Hace 135 años, Juan Vucetich convirtió los dibujos de los dedos en una herramienta científica de identificación y abrió el camino para una nueva forma de investigar los delitos.
Una huella sobre una superficie puede parecer apenas una mancha. Sin embargo, detrás de esas pequeñas líneas que recorren las yemas de los dedos existe una característica biológica extraordinariamente útil: su permanencia y diversidad. Hoy basta con apoyar un dedo sobre un dispositivo para identificarse, pero hubo un tiempo en que la policía carecía de un método sencillo y confiable para distinguir a una persona de otra. La dactiloscopía cambió esa historia.
Cada 1 de septiembre se conmemora el Día Mundial de la Dactiloscopía en recuerdo de un acontecimiento ocurrido en 1891. Ese día, Juan Vucetich, funcionario de la Policía de la Provincia de Buenos Aires, puso en práctica su sistema de identificación mediante impresiones digitales y elaboró las primeras fichas dactilares asociadas a 23 procesados. Así lo señala el Gobierno de Argentina al explicar el origen de esta conmemoración.
La importancia de Vucetich, sin embargo, no consiste en haber descubierto que las personas tenían huellas en los dedos. Ese conocimiento era anterior. Su verdadero mérito fue convertirlas en un procedimiento ordenado para identificar personas, clasificarlas y conservar sus impresiones de manera sistemática.
El desafío era considerable. A finales del siglo XIX, uno de los métodos policiales más conocidos era el sistema antropométrico desarrollado por el francés Alphonse Bertillon. Mediante mediciones de diferentes partes del cuerpo, fotografías y otros datos, buscaba establecer una identidad individual. El problema era que aquel procedimiento resultaba laborioso y dependía de numerosas mediciones.
Vucetich encontró una alternativa en los relieves papilares. Sus investigaciones recibieron la influencia de los trabajos del británico Francis Galton, quien había estudiado las características de las impresiones digitales. A partir de esas investigaciones, el funcionario argentino desarrolló y perfeccionó su propia clasificación.
En un primer momento, el sistema contemplaba una clasificación mucho más compleja. Con el tiempo, Vucetich la simplificó hasta establecer cuatro grandes tipos: arcos, presillas internas, presillas externas y verticilos. Esa reducción fue decisiva. La ciencia necesitaba un método que pudiera aplicarse en la práctica, no solamente una descripción minuciosa difícil de utilizar cuando había miles de registros.
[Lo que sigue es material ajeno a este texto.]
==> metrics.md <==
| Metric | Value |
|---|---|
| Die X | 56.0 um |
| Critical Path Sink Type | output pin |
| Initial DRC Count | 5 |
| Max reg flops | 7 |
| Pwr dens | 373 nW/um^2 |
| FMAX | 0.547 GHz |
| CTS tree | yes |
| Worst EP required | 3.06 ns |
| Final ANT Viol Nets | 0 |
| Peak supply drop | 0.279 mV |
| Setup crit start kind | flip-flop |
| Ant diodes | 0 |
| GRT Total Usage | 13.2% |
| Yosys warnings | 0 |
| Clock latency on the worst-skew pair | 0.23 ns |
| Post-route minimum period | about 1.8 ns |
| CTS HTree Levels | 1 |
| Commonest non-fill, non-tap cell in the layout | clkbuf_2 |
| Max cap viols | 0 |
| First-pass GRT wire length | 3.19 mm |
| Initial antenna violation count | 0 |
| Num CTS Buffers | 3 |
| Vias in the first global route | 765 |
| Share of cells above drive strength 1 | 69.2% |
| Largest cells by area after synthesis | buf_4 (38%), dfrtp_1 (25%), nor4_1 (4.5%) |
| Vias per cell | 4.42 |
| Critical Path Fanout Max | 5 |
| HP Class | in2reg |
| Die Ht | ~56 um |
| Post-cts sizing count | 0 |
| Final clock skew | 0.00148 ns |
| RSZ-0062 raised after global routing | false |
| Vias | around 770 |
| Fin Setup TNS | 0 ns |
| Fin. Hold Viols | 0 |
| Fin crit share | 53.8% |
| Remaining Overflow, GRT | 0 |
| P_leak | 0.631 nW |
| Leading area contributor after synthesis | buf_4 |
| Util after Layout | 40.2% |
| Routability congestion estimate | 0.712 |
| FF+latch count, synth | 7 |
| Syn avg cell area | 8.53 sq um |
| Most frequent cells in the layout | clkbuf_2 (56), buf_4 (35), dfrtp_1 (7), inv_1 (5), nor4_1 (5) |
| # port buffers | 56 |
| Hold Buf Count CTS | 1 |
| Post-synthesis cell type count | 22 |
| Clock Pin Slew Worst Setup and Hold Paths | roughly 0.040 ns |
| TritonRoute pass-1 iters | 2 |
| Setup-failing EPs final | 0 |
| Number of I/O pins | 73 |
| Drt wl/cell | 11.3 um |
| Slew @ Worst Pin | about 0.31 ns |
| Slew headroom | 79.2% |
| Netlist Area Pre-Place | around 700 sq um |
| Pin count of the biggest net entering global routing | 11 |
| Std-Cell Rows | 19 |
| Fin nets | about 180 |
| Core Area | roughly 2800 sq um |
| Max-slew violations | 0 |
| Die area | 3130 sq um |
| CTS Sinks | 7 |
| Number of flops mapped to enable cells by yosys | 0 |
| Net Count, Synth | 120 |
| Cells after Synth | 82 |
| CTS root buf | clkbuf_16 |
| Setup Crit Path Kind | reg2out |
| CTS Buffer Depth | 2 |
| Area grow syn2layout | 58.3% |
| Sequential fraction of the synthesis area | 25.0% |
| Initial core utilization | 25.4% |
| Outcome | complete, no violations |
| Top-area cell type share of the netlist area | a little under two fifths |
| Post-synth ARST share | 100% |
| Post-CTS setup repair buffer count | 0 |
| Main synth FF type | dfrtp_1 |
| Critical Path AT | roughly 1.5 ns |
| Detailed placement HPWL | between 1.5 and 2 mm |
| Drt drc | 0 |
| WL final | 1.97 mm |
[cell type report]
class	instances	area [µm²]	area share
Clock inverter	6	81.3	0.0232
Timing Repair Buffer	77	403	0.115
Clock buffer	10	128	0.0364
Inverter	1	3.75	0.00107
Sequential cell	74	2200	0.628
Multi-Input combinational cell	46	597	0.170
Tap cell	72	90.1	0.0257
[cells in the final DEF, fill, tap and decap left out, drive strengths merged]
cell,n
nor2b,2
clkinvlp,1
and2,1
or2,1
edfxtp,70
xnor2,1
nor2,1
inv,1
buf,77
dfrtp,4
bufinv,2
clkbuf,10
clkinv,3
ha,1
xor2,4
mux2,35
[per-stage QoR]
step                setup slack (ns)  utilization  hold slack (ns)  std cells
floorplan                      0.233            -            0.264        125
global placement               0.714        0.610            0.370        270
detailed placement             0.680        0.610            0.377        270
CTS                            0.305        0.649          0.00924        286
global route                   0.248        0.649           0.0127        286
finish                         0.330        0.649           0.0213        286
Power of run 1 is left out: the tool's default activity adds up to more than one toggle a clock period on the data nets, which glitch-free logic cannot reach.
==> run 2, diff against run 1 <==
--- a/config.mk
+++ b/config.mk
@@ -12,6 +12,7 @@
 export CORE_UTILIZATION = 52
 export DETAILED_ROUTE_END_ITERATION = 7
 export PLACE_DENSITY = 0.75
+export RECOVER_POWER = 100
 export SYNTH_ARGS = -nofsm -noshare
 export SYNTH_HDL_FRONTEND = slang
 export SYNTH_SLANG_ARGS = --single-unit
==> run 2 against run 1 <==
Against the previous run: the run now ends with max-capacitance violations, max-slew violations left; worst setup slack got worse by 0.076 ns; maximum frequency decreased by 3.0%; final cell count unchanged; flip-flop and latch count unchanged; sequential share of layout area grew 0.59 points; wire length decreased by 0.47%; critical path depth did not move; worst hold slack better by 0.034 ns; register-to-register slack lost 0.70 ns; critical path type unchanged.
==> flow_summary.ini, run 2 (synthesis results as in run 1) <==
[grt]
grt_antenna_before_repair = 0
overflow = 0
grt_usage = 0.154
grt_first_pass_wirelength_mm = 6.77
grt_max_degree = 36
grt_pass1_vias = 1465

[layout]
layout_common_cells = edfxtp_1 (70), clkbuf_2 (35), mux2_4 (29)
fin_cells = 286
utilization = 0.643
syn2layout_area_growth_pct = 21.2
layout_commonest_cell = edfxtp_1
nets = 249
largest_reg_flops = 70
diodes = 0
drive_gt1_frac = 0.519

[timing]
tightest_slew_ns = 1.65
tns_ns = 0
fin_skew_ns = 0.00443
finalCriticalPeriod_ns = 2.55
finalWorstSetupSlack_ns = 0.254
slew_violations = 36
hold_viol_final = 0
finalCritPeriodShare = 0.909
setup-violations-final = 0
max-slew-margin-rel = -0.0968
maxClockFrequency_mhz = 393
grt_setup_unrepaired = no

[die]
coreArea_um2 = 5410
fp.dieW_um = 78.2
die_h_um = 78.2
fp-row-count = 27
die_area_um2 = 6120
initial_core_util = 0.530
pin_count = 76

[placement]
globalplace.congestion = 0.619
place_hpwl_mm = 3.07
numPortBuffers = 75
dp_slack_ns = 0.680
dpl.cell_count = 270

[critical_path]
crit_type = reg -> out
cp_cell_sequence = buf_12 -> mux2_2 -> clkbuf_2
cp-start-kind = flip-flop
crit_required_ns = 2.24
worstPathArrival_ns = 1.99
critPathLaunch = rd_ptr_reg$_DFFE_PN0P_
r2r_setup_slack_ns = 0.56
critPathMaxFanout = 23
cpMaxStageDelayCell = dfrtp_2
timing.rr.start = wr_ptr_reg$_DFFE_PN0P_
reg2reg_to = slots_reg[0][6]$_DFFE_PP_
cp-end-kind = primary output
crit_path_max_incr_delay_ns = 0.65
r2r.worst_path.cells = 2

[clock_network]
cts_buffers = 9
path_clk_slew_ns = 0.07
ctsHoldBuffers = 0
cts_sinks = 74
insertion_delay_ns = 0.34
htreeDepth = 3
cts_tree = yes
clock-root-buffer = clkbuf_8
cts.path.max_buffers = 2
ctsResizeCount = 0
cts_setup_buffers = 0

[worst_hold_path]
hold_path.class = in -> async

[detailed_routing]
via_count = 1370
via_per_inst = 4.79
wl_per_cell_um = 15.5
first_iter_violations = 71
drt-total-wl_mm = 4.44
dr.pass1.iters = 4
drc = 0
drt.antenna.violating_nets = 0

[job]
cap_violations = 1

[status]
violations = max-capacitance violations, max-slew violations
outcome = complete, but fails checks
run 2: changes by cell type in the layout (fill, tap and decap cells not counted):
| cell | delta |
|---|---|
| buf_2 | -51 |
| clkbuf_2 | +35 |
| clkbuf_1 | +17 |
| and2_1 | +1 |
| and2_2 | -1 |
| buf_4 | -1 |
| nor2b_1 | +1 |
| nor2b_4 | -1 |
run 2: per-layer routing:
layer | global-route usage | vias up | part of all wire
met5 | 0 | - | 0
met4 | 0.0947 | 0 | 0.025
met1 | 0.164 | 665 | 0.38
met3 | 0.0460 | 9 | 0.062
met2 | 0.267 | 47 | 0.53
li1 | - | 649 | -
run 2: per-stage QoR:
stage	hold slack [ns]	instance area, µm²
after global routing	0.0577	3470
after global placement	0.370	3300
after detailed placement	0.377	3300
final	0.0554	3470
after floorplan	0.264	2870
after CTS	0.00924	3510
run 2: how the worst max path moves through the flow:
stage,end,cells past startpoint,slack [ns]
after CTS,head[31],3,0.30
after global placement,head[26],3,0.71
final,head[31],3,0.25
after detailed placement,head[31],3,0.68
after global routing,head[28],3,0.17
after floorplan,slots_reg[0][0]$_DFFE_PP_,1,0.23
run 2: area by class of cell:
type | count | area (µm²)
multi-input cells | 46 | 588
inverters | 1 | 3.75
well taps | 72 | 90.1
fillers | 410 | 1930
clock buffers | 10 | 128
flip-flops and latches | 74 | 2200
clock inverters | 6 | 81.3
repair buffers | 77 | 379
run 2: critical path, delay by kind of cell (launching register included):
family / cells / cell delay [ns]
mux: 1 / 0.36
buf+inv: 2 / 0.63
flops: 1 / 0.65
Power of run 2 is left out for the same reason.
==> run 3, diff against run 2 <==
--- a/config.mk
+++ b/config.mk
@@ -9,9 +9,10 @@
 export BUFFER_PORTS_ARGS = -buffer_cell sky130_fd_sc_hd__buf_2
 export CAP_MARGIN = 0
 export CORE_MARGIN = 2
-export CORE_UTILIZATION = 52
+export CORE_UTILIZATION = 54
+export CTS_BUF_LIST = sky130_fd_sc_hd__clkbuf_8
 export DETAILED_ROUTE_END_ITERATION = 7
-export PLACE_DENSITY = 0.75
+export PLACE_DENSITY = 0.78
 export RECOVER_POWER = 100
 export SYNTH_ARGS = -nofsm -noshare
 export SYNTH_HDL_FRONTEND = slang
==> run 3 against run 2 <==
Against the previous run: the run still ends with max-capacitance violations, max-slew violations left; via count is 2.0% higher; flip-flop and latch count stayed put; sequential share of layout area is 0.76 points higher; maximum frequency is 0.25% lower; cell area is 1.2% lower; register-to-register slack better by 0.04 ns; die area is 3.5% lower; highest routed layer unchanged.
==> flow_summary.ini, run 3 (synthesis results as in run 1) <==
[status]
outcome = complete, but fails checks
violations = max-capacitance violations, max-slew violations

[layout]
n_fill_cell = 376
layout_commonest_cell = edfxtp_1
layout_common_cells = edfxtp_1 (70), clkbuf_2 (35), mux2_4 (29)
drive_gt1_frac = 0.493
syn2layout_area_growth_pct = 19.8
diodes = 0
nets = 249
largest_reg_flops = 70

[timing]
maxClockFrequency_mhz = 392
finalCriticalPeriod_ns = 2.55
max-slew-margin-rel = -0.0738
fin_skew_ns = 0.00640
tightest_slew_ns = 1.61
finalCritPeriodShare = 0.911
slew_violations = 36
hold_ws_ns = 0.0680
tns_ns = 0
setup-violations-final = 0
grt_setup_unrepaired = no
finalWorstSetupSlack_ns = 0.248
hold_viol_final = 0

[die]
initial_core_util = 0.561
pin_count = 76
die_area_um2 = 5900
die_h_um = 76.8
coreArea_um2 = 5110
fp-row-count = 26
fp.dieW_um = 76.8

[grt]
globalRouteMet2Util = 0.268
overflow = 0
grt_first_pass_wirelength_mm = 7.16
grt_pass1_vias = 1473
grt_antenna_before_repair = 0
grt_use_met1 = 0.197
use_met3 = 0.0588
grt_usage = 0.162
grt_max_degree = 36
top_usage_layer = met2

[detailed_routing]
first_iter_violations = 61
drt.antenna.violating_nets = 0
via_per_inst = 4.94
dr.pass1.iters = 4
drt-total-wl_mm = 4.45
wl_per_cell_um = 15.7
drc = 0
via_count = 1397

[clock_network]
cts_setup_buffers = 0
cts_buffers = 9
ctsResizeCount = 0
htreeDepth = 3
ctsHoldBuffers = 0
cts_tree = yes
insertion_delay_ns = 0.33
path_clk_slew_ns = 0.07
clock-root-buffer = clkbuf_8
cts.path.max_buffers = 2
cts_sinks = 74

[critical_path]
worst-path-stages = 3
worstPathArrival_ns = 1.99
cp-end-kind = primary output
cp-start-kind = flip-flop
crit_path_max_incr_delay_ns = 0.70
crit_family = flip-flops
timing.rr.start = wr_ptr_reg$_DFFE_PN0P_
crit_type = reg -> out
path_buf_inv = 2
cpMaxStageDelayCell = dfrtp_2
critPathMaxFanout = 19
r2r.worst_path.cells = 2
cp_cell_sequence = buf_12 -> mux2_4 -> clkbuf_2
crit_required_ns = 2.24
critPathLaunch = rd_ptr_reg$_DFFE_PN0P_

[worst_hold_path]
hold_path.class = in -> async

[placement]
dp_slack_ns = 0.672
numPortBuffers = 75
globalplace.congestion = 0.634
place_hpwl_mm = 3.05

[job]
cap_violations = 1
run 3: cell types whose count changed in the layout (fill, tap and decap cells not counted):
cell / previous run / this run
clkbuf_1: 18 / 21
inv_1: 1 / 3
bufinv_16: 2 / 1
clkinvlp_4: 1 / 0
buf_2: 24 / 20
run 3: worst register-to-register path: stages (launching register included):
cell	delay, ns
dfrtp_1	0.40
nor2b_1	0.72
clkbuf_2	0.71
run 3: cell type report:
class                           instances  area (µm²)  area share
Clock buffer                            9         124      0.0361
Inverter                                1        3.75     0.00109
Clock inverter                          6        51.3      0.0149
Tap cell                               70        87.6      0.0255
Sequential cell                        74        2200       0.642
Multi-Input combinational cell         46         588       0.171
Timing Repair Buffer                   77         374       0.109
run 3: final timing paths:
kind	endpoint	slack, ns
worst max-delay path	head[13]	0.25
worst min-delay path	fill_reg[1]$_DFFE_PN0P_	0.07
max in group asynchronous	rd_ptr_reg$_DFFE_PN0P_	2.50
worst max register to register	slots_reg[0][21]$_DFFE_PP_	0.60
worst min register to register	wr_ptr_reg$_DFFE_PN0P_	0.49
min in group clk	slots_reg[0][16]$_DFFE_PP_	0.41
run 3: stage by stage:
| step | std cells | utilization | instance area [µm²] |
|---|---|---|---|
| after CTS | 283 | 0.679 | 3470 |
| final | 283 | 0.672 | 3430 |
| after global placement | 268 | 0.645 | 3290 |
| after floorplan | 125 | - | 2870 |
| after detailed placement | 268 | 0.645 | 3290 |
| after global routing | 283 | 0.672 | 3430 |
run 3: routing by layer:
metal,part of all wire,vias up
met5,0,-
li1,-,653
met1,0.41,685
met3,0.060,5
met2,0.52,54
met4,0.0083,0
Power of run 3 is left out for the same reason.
El salto de la teoría a la investigación criminal llegó muy pronto. En 1892, las huellas fueron utilizadas para resolver el caso de Francisca Rojas, ocurrido en Necochea. Una impresión digital ensangrentada encontrada en la escena permitió relacionar a la mujer con el asesinato de sus hijos, después de que ella hubiera intentado atribuir la responsabilidad a otra persona. La Universidad de Guadalajara y distintas instituciones argentinas reconocen este episodio como uno de los primeros casos en que una investigación criminal fue resuelta mediante huellas digitales.
La experiencia demostró que aquellas líneas aparentemente insignificantes podían convertirse en evidencia. En 1894, después de someter el método a comprobaciones con cientos de presos, la Policía de la Provincia de Buenos Aires adoptó oficialmente el sistema. Su utilización comenzó después a extenderse a otras instituciones y países.
Un documento histórico de la propia Interpol muestra hasta qué punto la dactiloscopía había ganado terreno en las primeras décadas del siglo XX. Para entonces, distintos países empleaban sistemas basados en las huellas digitales, entre ellos el método desarrollado por Vucetich o adaptaciones de este. La antigua identificación antropométrica comenzaba a perder protagonismo frente a una herramienta más práctica.
La historia tiene además una enseñanza que trasciende los laboratorios y las comisarías. Vucetich no inventó una tecnología espectacular; observó una característica cotidiana del cuerpo humano y encontró la manera de convertirla en información útil. Esa transformación, aparentemente sencilla, modificó la investigación criminal.
Más de un siglo después, las técnicas de registro y comparación son mucho más sofisticadas, pero aquella intuición permanece. Cada vez que un lector biométrico reconoce un dedo o un investigador compara una impresión encontrada en una escena, existe detrás una larga historia científica que comenzó a tomar forma en Argentina. Y es que, en ocasiones, una revolución no necesita máquinas extraordinarias: basta con saber mirar aquello que siempre estuvo frente a nuestros ojos.